Exercise aim. Of the entries below, return only those lines from the line with "- Depth in word-level cells :: 10" to the line with "- $eq A2 B1 Y1 or", exactly, both included.

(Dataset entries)
★ ★ ★ ★
File: src/rtl/csr_led_pwm.sv
// CSR-mapped LED controller: per-channel off/on/PWM/blink driven from one shared
// prescaled 8-bit period counter. CTRL, DUTY and PRESC sit at Addr..Addr+2.
package csr_led_pwm_pkg;
    typedef logic [11:0] csr_addr_t;
    typedef logic [4:0]  reg_idx_t;
    typedef logic [31:0] word_t;
    typedef enum logic [1:0] {CSR_RW = 2'd0, CSR_RS = 2'd1, CSR_RC = 2'd2} csr_t;
    typedef enum logic [1:0] {MODE_OFF, MODE_ON, MODE_PWM, MODE_BLINK} mode_t;
endpackage

// One LED channel: period-boundary duty shadow plus the registered drive.
module csr_led_pwm_ch
    import csr_led_pwm_pkg::*;
(
    input  logic       clk,
    input  logic       reset,
    input  logic [1:0] mode,
    input  logic [7:0] pcyc,
    input  logic       reload,
    input  logic [7:0] duty_nxt,
    output logic       led
);
    logic [7:0] shadow;
    mode_t      md;

    assign md = mode_t'(mode);

    always_ff @(posedge clk) begin
        if (reset) begin
            shadow <= '0;
            led    <= 1'b0;
        end else begin
            // Shadow only moves at the period boundary so a PWM period never glitches.
            if (reload)
                shadow <= duty_nxt;
            case (md)
                MODE_OFF:   led <= 1'b0;
                MODE_ON:    led <= 1'b1;
                MODE_PWM:   led <= (pcyc < shadow);
                MODE_BLINK: led <= pcyc[7];
                default:    led <= 1'b0;
            endcase
        end
    end
endmodule

module csr_led_pwm
    import csr_led_pwm_pkg::*;
#(
    parameter csr_addr_t Addr       = '0,
    parameter int        NumLeds    = 4,
    parameter int        PrescWidth = 16
) (
    input  logic               clk,
    input  logic               reset,
    input  logic               en,
    input  csr_addr_t          addr,
    input  reg_idx_t           rs1,
    input  reg_idx_t           rd,
    input  csr_t               op,
    input  word_t              in,
    output word_t              old,
    output logic [NumLeds-1:0] led
);
    localparam int        CW        = 2 * NumLeds;
    localparam int        DW        = 8 * NumLeds;
    localparam csr_addr_t AddrDuty  = csr_addr_t'(Addr + 1);
    localparam csr_addr_t AddrPresc = csr_addr_t'(Addr + 2);

    logic [CW-1:0]         ctrl;
    logic [DW-1:0]         duty;
    logic [DW-1:0]         duty_nxt;
    logic [PrescWidth-1:0] presc;
    logic [PrescWidth-1:0] pcnt;
    logic [7:0]            pcyc;

    logic  hit_ctrl, hit_duty, hit_presc;
    logic  wr_ok, ctrl_we, duty_we, presc_we;
    logic  tick, boundary;
    word_t wr_val;

    assign hit_ctrl  = (addr == Addr);
    assign hit_duty  = (addr == AddrDuty);
    assign hit_presc = (addr == AddrPresc);

    always_comb begin
        old = '0;
        if (hit_ctrl)
            old = word_t'(ctrl);
        else if (hit_duty)
            old = word_t'(duty);
        else if (hit_presc)
            old = word_t'(presc);
    end

    always_comb begin
        case (op)
            CSR_RW:  wr_val = in;
            CSR_RS:  wr_val = old | in;
            CSR_RC:  wr_val = old & ~in;
            default: wr_val = old;
        endcase
    end

    // Set/clear with rs1 == x0 is a pure read.
    assign wr_ok    = en && ((op == CSR_RW) || (((op == CSR_RS) || (op == CSR_RC)) && (rs1 != '0)));
    assign ctrl_we  = wr_ok && hit_ctrl;
    assign duty_we  = wr_ok && hit_duty;
    assign presc_we = wr_ok && hit_presc;

    // A PRESC write restarts the prescaler and swallows any tick on that edge.
    assign tick     = !presc_we && (pcnt == presc);
    assign boundary = tick && (pcyc == 8'hFF);
    assign duty_nxt = duty_we ? wr_val[DW-1:0] : duty;

    always_ff @(posedge clk) begin
        if (reset) begin
            ctrl  <= '0;
            duty  <= '0;
            presc <= '0;
            pcnt  <= '0;
            pcyc  <= '0;
        end else begin
            if (ctrl_we)
                ctrl <= wr_val[CW-1:0];
            if (duty_we)
                duty <= wr_val[DW-1:0];
            if (presc_we)
                presc <= wr_val[PrescWidth-1:0];

            if (presc_we || tick)
                pcnt <= '0;
            else
                pcnt <= pcnt + PrescWidth'(1);

            if (tick)
                pcyc <= pcyc + 8'd1;
        end
    end

    csr_led_pwm_ch u_ch [NumLeds-1:0] (
        .clk      (clk),
        .reset    (reset),
        .mode     (ctrl),
        .pcyc     (pcyc),
        .reload   (boundary),
        .duty_nxt (duty_nxt),
        .led      (led)
    );

    logic unused_ok;
    assign unused_ok = ^{rd, wr_val};
endmodule

File: config.mk
export PLATFORM = sky130hd
export DESIGN_NAME = csr_led_pwm
export DESIGN_NICKNAME = d
export VERILOG_FILES = /design/src/rtl/csr_led_pwm.sv
export SDC_FILE = /design/constraint.sdc
export NUM_CORES = 1
export LEC_CHECK = 0
export CAP_MARGIN = 20
export CORE_MARGIN = 2
export CORE_UTILIZATION = 39
export CTS_BUF_LIST = sky130_fd_sc_hd__clkbuf_16
export DETAILED_ROUTE_END_ITERATION = 7
export DONT_BUFFER_PORTS = 1
export HOLD_SLACK_MARGIN = 0.02
export PLACE_DENSITY = 0.57
export SETUP_SLACK_MARGIN = 0.1
export SLEW_MARGIN = 25
export SYNTH_ARGS = -nofsm -noshare
export SYNTH_HDL_FRONTEND = slang
export SYNTH_SLANG_ARGS = --single-unit
export TNS_END_PERCENT = 30
File: constraint.sdc
create_clock -name clk -period 3.55 [get_ports clk]
set_input_delay 0.355 -clock clk [delete_from_list [all_inputs] [get_ports clk]]
set_output_delay 0.355 -clock clk [all_outputs]
set_load 0.01 [all_outputs]
* Word level (Yosys, flattened, before mapping)
Index checks and enable logic that the tools add are counted.
** Word-level totals
- Register bits :: 116
- Word-level logic and storage cells :: 68
** Operators by class
- $add $sub $neg :: 2
- $lt $le $gt $ge :: 4
- Equality and inequality tests :: 18
- Multiplexer cells :: 9
- Bitwise logic cells :: 3
- Reductions and logical operators :: 19
** Operator list (count)
- $mux W32 :: 3
- $pmux W32 S3 :: 1
- $and A32 B32 Y32 :: 1
- $lt A8 B8 Y1 :: 4
- $not A32 Y32 :: 1
- $or A32 B32 Y32 :: 1
- $eq A2 B2 Y1 const B :: 9
- $add A16 B1 Y16 const B :: 1
- $eq A16 B16 Y1 :: 1
- $mux W16 :: 1
- $pmux W1 S4 :: 4
- $eq A12 B1 Y1 const B :: 1
- $eq A12 B2 Y1 const B :: 1
- $logic_not A12 Y1 :: 1
- $eq A2 B1 Y1 const B :: 5
- $logic_not A2 Y1 :: 5
- $add A8 B1 Y8 const B :: 1
- $eq A8 B8 Y1 const B :: 1
- $logic_and A1 B1 Y1 :: 7
- $reduce_bool A5 Y1 :: 1
- $logic_or A1 B1 Y1 :: 3
- $reduce_or A2 Y1 :: 1
- $logic_not A1 Y1 :: 1

* Logic depth before layout (Yosys ltp)
Gate-level depths: netlist of run 1.
- Depth in word-level cells :: 10
- Depth in mapped cells :: 10
- Gate-level depth less buffers :: 8

* Hierarchy
From an unflattened synthesis of run 1, not the netlist that was laid out.
** Second synthesis, totals
- Cell total of the unflattened synthesis :: 761
- Area, all modules :: 6490.0 um2
** By module, submodules not included
- csr_led_pwm :: instances 1, cells an instance 545, area an instance 4413.0 um2, seq. area each 1601.5 um2
- csr_led_pwm_ch :: instances 4, cells an instance 54, area an instance 519.2 um2, seq. area each 180.2 um2

* Least setup slack after synthesis of run 1
No wires, ideal clock.
- Path type :: input -> register
- Start :: input port op[0]
- End :: register u_ch[2].shadow[2]
- Setup time :: 0.142 ns
- Data arrival time :: 1.952 ns
- Required time :: 3.408 ns
- Path slack :: 1.456 ns
- Cell stages on the path :: 10
- Buffers on the path :: 2
- Cell sequence :: inv_1 ha_1 o21ai_1 a21o_1 or3_4 and3_1 buf_2 buf_4 nor2_1 a211oi_2
** On the way
- Longest elaborated chain between the ends :: 9
- Elaborated cells between the ends (all ways) :: 14
** Ends and longest elaborated chain
- start: declaration :: line 60 : input csr_t op,
- $eq A2 B1 Y1 or $eq A2 B2 Y1 (tied branches) :: line 97, 106
- $logic_or A1 B1 Y1 :: line 106 : assign wr_ok = en && ((op == CSR_RW) || (((op == CSR_RS) || (op == CSR_RC)) && (rs1 != '0)));
- $logic_and A1 B1 Y1 :: line 106
- $logic_or A1 B1 Y1 :: line 106
- $logic_and A1 B1 Y1 :: line 106
- $logic_and A1 B1 Y1 :: line 109 : assign presc_we = wr_ok && hit_presc;
- $logic_not A1 Y1 :: line 112 : assign tick = !presc_we && (pcnt == presc);
- $logic_and A1 B1 Y1 :: line 112
- $logic_and A1 B1 Y1 :: line 113 : assign boundary = tick && (pcyc == 8'hFF);
- end signal: assignment :: line 35 : shadow <= duty_nxt;
- end: declaration :: line 23 : logic [7:0] shadow;
Parallel ways exist; a longest one is shown, timed or not.
A chain may end at the register's enable or synchronous reset.

* Worst setup path in the final report of run 1
- Start :: register pcnt[6]
- End :: register u_ch[0].shadow[6]
** On the way
- Longest elaborated chain between the ends :: 3
** Ends and longest elaborated chain
- start: declaration :: line 74 : logic [PrescWidth-1:0] pcnt;
- start signal: assignment :: line 134 : pcnt <= pcnt + PrescWidth'(1);
- $eq A16 B16 Y1 :: line 112
- $logic_and A1 B1 Y1 :: line 112
- $logic_and A1 B1 Y1 :: line 113
- end signal: assignment :: line 35
- end: declaration :: line 23
Every way passes these cells.

==> flow_summary.html, run 1 <==
<table>
<tr><th>Metric</th><th>Value</th></tr>
<tr><th colspan="2">Setup path</th></tr>
<tr><td>Required time at the worst-slack endpoint</td><td>3.88 ns</td></tr>
<tr><td>Endpoint kind of the worst setup timing path</td><td>flop</td></tr>
<tr><td>Type of origin of the critical path</td><td>flop</td></tr>
<tr><td>Flop-to-flop setup slack</td><td>1.14 ns</td></tr>
<tr><td>Buffers plus inverters on the worst setup path</td><td>1</td></tr>
<tr><td>Data arrival time of the worst path</td><td>2.75 ns</td></tr>
<tr><td>Critical path's top delay family</td><td>simple AND/OR/NAND/NOR gates</td></tr>
<tr><td>Library cell contributing the largest single delay on the critical path</td><td>sky130_fd_sc_hd__or2_1</td></tr>
<tr><td>Largest fanout on the critical path</td><td>17</td></tr>
<tr><td>Worst stage delay on the critical path</td><td>0.57 ns</td></tr>
<tr><td>Cell-by-cell trace of the critical path</td><td>xnor2_1, nand4_1, nor4_4, buf_4, nand3_4, or2_1, o21ai_1</td></tr>
<tr><td>Reg-to-reg critical path startpoint</td><td>pcnt[6]$_SDFF_PP0_</td></tr>
<tr><td>Category of the most critical setup path</td><td>reg2reg</td></tr>
<tr><td>RR Endpoint</td><td>u_ch[0].shadow[6]$_SDFFE_PP0P_</td></tr>
<tr><td>Logic depth of the worst register-to-register path</td><td>7</td></tr>
<tr><th colspan="2">Route</th></tr>
<tr><td>Number of nets with antenna violations after routing</td><td>0</td></tr>
<tr><td>Via density</td><td>~5.5</td></tr>
<tr><td>DRT iter0 DRCs</td><td>257</td></tr>
<tr><td>Wire length per cell</td><td>approximately 17 µm</td></tr>
<tr><td>TritonRoute pass-1 iters</td><td>4</td></tr>
<tr><td>Number of vias after detailed routing</td><td>5301</td></tr>
<tr><td>DRC Markers</td><td>0</td></tr>
<tr><td>Aggregate routed wire length</td><td>16100 µm</td></tr>
<tr><th colspan="2">Clocking</th></tr>
<tr><td>Post_cts resized</td><td>0</td></tr>
<tr><td>Buffer count from post-CTS setup fixing</td><td>0</td></tr>
<tr><td>Worst-skew pair later-pin latency</td><td>0.41 ns</td></tr>
<tr><td>TritonCTS Sinks</td><td>116</td></tr>
<tr><td>Root buffer cell</td><td>sky130_fd_sc_hd__clkbuf_16</td></tr>
<tr><td>Clock transition at the registers of the reported paths</td><td>0.05 ns</td></tr>
<tr><td>TritonCTS clock tree</td><td>yes</td></tr>
<tr><td>CTS buffer count</td><td>17</td></tr>
<tr><td>Bufs on Longest Clock Path</td><td>2</td></tr>
<tr><td>H-tree Lvls</td><td>4</td></tr>
<tr><th colspan="2">STA</th></tr>
<tr><td>Fin Clk Skew</td><td>between 0.006 and 0.007 ns</td></tr>
<tr><td>Count of endpoints failing hold in the final timing report</td><td>0</td></tr>
<tr><td>Tcrit/Tclk final</td><td>0.680</td></tr>
<tr><td>Worst relative slew slack</td><td>0.338</td></tr>
<tr><td>Setup slack after layout</td><td>1.14 ns</td></tr>
<tr><td>Time the final worst path needs with I/O delays and setup</td><td>2.41 ns</td></tr>
<tr><td>Number of setup violations in the final report</td><td>0</td></tr>
<tr><td>Slew @ Worst Pin</td><td>0.989 ns</td></tr>
<tr><td>Final sum of negative setup slack</td><td>0 ns</td></tr>
<tr><td>RSZ-0062 raised after global routing</td><td>no</td></tr>
<tr><td>Max-slew violation total from the final report</td><td>0</td></tr>
<tr><td>Max Clock Freq</td><td>414 MHz</td></tr>
<tr><th colspan="2">Cells and area</th></tr>
<tr><td>Final Core Density</td><td>0.440</td></tr>
<tr><td>Most frequent standard cell in the layout excluding fill and tap cells</td><td>sky130_fd_sc_hd__nor2_1</td></tr>
<tr><td>Layout overhead on the synthesized area</td><td>10.4%</td></tr>
<tr><td>Fin area</td><td>roughly 0.007 mm²</td></tr>
<tr><td>Final-stage net count</td><td>828</td></tr>
<tr><td>Fraction of layout cells with a size suffix above 1</td><td>0.0937</td></tr>
<tr><td>Antenna Cells</td><td>0</td></tr>
<tr><td>Top library cells by usage in the layout, fill and taps aside</td><td>sky130_fd_sc_hd__nor2_1 (123), sky130_fd_sc_hd__dfxtp_1 (116), sky130_fd_sc_hd__nand2_1 (46), sky130_fd_sc_hd__inv_1 (44), sky130_fd_sc_hd__ha_1 (34)</td></tr>
<tr><td>Count of filler cells inserted in the layout</td><td>1593</td></tr>
<tr><th colspan="2">Power</th></tr>
<tr><td>Sequential share of power</td><td>0.446</td></tr>
<tr><td>Switching power</td><td>roughly 0.66 mW</td></tr>
<tr><td>Static leakage</td><td>2.35 nW</td></tr>
<tr><td>Combinational power share</td><td>0.051</td></tr>
<tr><td>Cell Pwr Density</td><td>around 420 mW/mm²</td></tr>
<tr><td>Clock power frac</td><td>0.503</td></tr>
<tr><td>IR drop worst, VDD</td><td>~0.33 mV</td></tr>
<tr><td>Sw Share</td><td>0.223</td></tr>
<tr><td>Total internal power</td><td>2.29 mW</td></tr>
<tr><th colspan="2">Run</th></tr>
<tr><td>Number of maximum-capacitance constraint violations</td><td>0</td></tr>
<tr><th colspan="2">Logic synthesis</th></tr>
<tr><td>Synth Cell Area</td><td>0.00633 mm²</td></tr>
<tr><td>Count of cell types in the netlist</td><td>53</td></tr>
<tr><td>Most used flip-flop cell after synthesis</td><td>sky130_fd_sc_hd__dfxtp_1</td></tr>
<tr><td>Number of enable-type register cells in the synthesized netlist</td><td>0</td></tr>
<tr><td>Post-synthesis sequential area ratio</td><td>0.367</td></tr>
<tr><td>Mean post-synth cell area</td><td>8.40 µm²</td></tr>
<tr><td>Synth warn</td><td>0</td></tr>
<tr><td>Area fraction of the dominant cell type after synthesis</td><td>0.367</td></tr>
<tr><td>Largest area contributor in the synthesized netlist</td><td>sky130_fd_sc_hd__dfxtp_1</td></tr>
<tr><td>Post-synthesis register bit count</td><td>116</td></tr>
<tr><td>Fraction of synthesis flops using an asynchronous set or reset pin</td><td>0</td></tr>
<tr><td>Mapped Cells</td><td>753</td></tr>
<tr><td>Cell types with the largest area share after synthesis</td><td>sky130_fd_sc_hd__dfxtp_1 (37%), sky130_fd_sc_hd__nor2_1 (7.3%), sky130_fd_sc_hd__ha_1 (6.7%)</td></tr>
<tr><td>Post-synthesis net count</td><td>846</td></tr>
<tr><th colspan="2">Place</th></tr>
<tr><td>Port bufs</td><td>0</td></tr>
<tr><td>Post-DP HPWL</td><td>between 10000 and 15000 µm</td></tr>
<tr><td>Post-Place Cell Area</td><td>0.00644 mm²</td></tr>
<tr><td>Routability cong.</td><td>between 0.8 and 0.9</td></tr>
<tr><td>Setup slack at placement</td><td>between 0.8 and 0.9 ns</td></tr>
<tr><th colspan="2">Die</th></tr>
<tr><td>Std-Cell Core Area</td><td>0.0159 mm²</td></tr>
<tr><td>Top Ports</td><td>95</td></tr>
<tr><td>Chip Height</td><td>131 µm</td></tr>
<tr><td>Number of standard-cell rows in the floorplan</td><td>46</td></tr>
<tr><td>Die outline area</td><td>0.0173 mm²</td></tr>
<tr><td>DIE WIDTH</td><td>about 130 µm</td></tr>
<tr><td>Initial Utilization</td><td>0.398</td></tr>
<tr><th colspan="2">Worst hold path</th></tr>
<tr><td>Start point of the worst hold path</td><td>reset</td></tr>
<tr><td>Path type of the worst min-delay path</td><td>in2reg</td></tr>
<tr><td>Endpoint of the worst hold-timing path</td><td>u_ch[1].led$_SDFF_PP0_</td></tr>
<tr><td>Hold path depth</td><td>1</td></tr>
<tr><th colspan="2">Global route</th></tr>
<tr><td>Pin count of the biggest net entering global routing</td><td>62</td></tr>
<tr><td>Global route overflow</td><td>0</td></tr>
<tr><td>Antenna violations before repair</td><td>0</td></tr>
<tr><td>All-layer global routing usage</td><td>0.185</td></tr>
<tr><td>First-pass GRT wire length</td><td>25400 µm</td></tr>
<tr><td>Number of global-route vias before repair</td><td>about 5k</td></tr>
<tr><th colspan="2">Status</th></tr>
<tr><td>Result of the run</td><td>finished clean</td></tr>
</table>
==> power groups by stage <==
| stage | clock network [mW] | logic (mW) | registers [mW] |
|---|---|---|---|
| 5_1_grt | 1.57 | 0.163 | 1.32 |
| 6_report | 1.48 | 0.150 | 1.32 |
| 3_5_place_dp | 0 | 0.128 | 1.34 |
| 3_3_place_gp | 0 | 0.124 | 1.34 |
| 4_1_cts | 1.51 | 0.150 | 1.32 |
| 2_1_floorplan | 0 | 0.116 | 1.34 |
==> layer usage <==
layer | part of all wire | up-vias | GRT usage | routed length, µm
met4 | 0.018 | 0 | 0.0749 | 298
met5 | 0 | - | 0 | 0
met1 | 0.45 | 2551 | 0.223 | 7200
met3 | 0.047 | 19 | 0.0478 | 759
li1 | - | 2597 | - | -
met2 | 0.49 | 134 | 0.315 | 7870
==> logic make-up (layout without fill, tap and decap cells) <==
family	after synthesis	after routing	synth area share
AO/OA/AOI/OAI	189	189	0.216
XOR/XNOR	33	33	0.0457
adder cells (fa/ha/maj)	34	34	0.0672
buffers and inverters	88	82	0.0617
flip-flops	116	116	0.367
multiplexers	3	3	0.00475
AND/OR/NAND/NOR	290	290	0.238
==> final cells by class <==
class,count,area (µm²),share of cell area
Multi-Input combinational cell,549,3620,0.519
Timing Repair Buffer,12,113,0.0161
Clock inverter,14,82.6,0.0118
Sequential cell,116,2320,0.333
Clock buffer,17,425,0.0609
Tap cell,216,270,0.0387
Inverter,39,146,0.0210
==> repair_timing <==
action | CTS | global route
endpoints found under the hold margin | 61 | 0
hold buffers | 2 | 0
setup endpoints to repair | 0 | 0
==> worst reg2reg max path: cells and delay by family (launching register included) <==
kind / cells / cell delay, ns
AOI/OAI and AO/OA: 1 / 0.25
buffers and inverters: 1 / 0.22
and+or+nand+nor: 4 / 1.27
DFF: 1 / 0.43
xor gates and xnor gates: 1 / 0.15
==> per-stage QoR <==
| step | instances | hold WS (ns) | power, mW |
|---|---|---|---|
| floorplan | 753 | 0.455 | 1.46 |
| global placement | 930 | 0.442 | 1.47 |
| detailed placement | 930 | 0.438 | 1.47 |
| CTS | 963 | 0.0690 | 2.97 |
| global route | 963 | 0.0828 | 3.05 |
| finish | 963 | 0.0898 | 2.95 |
==> worst max-delay path by stage <==
stage                             from                        endpoint  cells after the start
finish              pcnt[6]$_SDFF_PP0_  u_ch[0].shadow[6]$_SDFFE_PP0P_                      7
global route        pcnt[6]$_SDFF_PP0_  u_ch[0].shadow[6]$_SDFFE_PP0P_                      7
CTS                 pcnt[6]$_SDFF_PP0_  u_ch[0].shadow[6]$_SDFFE_PP0P_                      7
detailed placement               op[0]  u_ch[0].shadow[6]$_SDFFE_PP0P_                      8
global placement                 op[0]  u_ch[1].shadow[0]$_SDFFE_PP0P_                      8
floorplan                        op[0]  u_ch[2].shadow[2]$_SDFFE_PP0P_                     10
==> sequential cells by signal, summed over array words and instances (netlist names) <==
register,count
u_ch.led,4
duty,32
pcnt,16
ctrl,8
u_ch.shadow,32
presc,16
pcyc,8
==> cell usage after synthesis, types with 15 or more instances <==
library cell	n
sky130_fd_sc_hd__a21oi_1	24
sky130_fd_sc_hd__o21ai_0	24
sky130_fd_sc_hd__o31a_1	15
sky130_fd_sc_hd__dfxtp_1	116
sky130_fd_sc_hd__nand3b_1	16
sky130_fd_sc_hd__nor2_1	123
sky130_fd_sc_hd__a211oi_1	18
sky130_fd_sc_hd__clkbuf_1	29
sky130_fd_sc_hd__and2_1	22
sky130_fd_sc_hd__a22oi_1	16
sky130_fd_sc_hd__a211oi_2	16
sky130_fd_sc_hd__o21ai_1	23
sky130_fd_sc_hd__nand2_1	46
sky130_fd_sc_hd__xnor2_1	23
sky130_fd_sc_hd__inv_1	39
sky130_fd_sc_hd__ha_1	34
Note: power is estimated with default switching activity, not from simulation.
==> run 2, diff against run 1 <==
--- a/config.mk
+++ b/config.mk
@@ -12,7 +12,7 @@
 export DETAILED_ROUTE_END_ITERATION = 7
 export DONT_BUFFER_PORTS = 1
 export HOLD_SLACK_MARGIN = 0.02
-export PLACE_DENSITY = 0.57
+export PLACE_DENSITY = 0.59
 export SETUP_SLACK_MARGIN = 0.1
 export SLEW_MARGIN = 25
 export SYNTH_ARGS = -nofsm -noshare
==> constraint.sdc (replaced) <==
create_clock -name clk -period 2.1 [get_ports clk]
set_input_delay 0.21 -clock clk [delete_from_list [all_inputs] [get_ports clk]]
set_output_delay 0.21 -clock clk [all_outputs]
set_load 0.01 [all_outputs]
==> run 2 against run 1 <==
Against the previous run: non-clock buffer count grew 55; combinational power grew 93%; critical path depth shrank 2; via count grew 3.1%; hold slack lost 0.059 ns; total power grew 66%; flip-flop and latch count is the same; cell count grew 5.8%; clock-buffer cell count is the same.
★ ★ ★ ★
Response to this exercise.
- Depth in word-level cells :: 10
- Depth in mapped cells :: 10
- Gate-level depth less buffers :: 8

* Hierarchy
From an unflattened synthesis of run 1, not the netlist that was laid out.
** Second synthesis, totals
- Cell total of the unflattened synthesis :: 761
- Area, all modules :: 6490.0 um2
** By module, submodules not included
- csr_led_pwm :: instances 1, cells an instance 545, area an instance 4413.0 um2, seq. area each 1601.5 um2
- csr_led_pwm_ch :: instances 4, cells an instance 54, area an instance 519.2 um2, seq. area each 180.2 um2

* Least setup slack after synthesis of run 1
No wires, ideal clock.
- Path type :: input -> register
- Start :: input port op[0]
- End :: register u_ch[2].shadow[2]
- Setup time :: 0.142 ns
- Data arrival time :: 1.952 ns
- Required time :: 3.408 ns
- Path slack :: 1.456 ns
- Cell stages on the path :: 10
- Buffers on the path :: 2
- Cell sequence :: inv_1 ha_1 o21ai_1 a21o_1 or3_4 and3_1 buf_2 buf_4 nor2_1 a211oi_2
** On the way
- Longest elaborated chain between the ends :: 9
- Elaborated cells between the ends (all ways) :: 14
** Ends and longest elaborated chain
- start: declaration :: line 60 : input csr_t op,
- $eq A2 B1 Y1 or $eq A2 B2 Y1 (tied branches) :: line 97, 106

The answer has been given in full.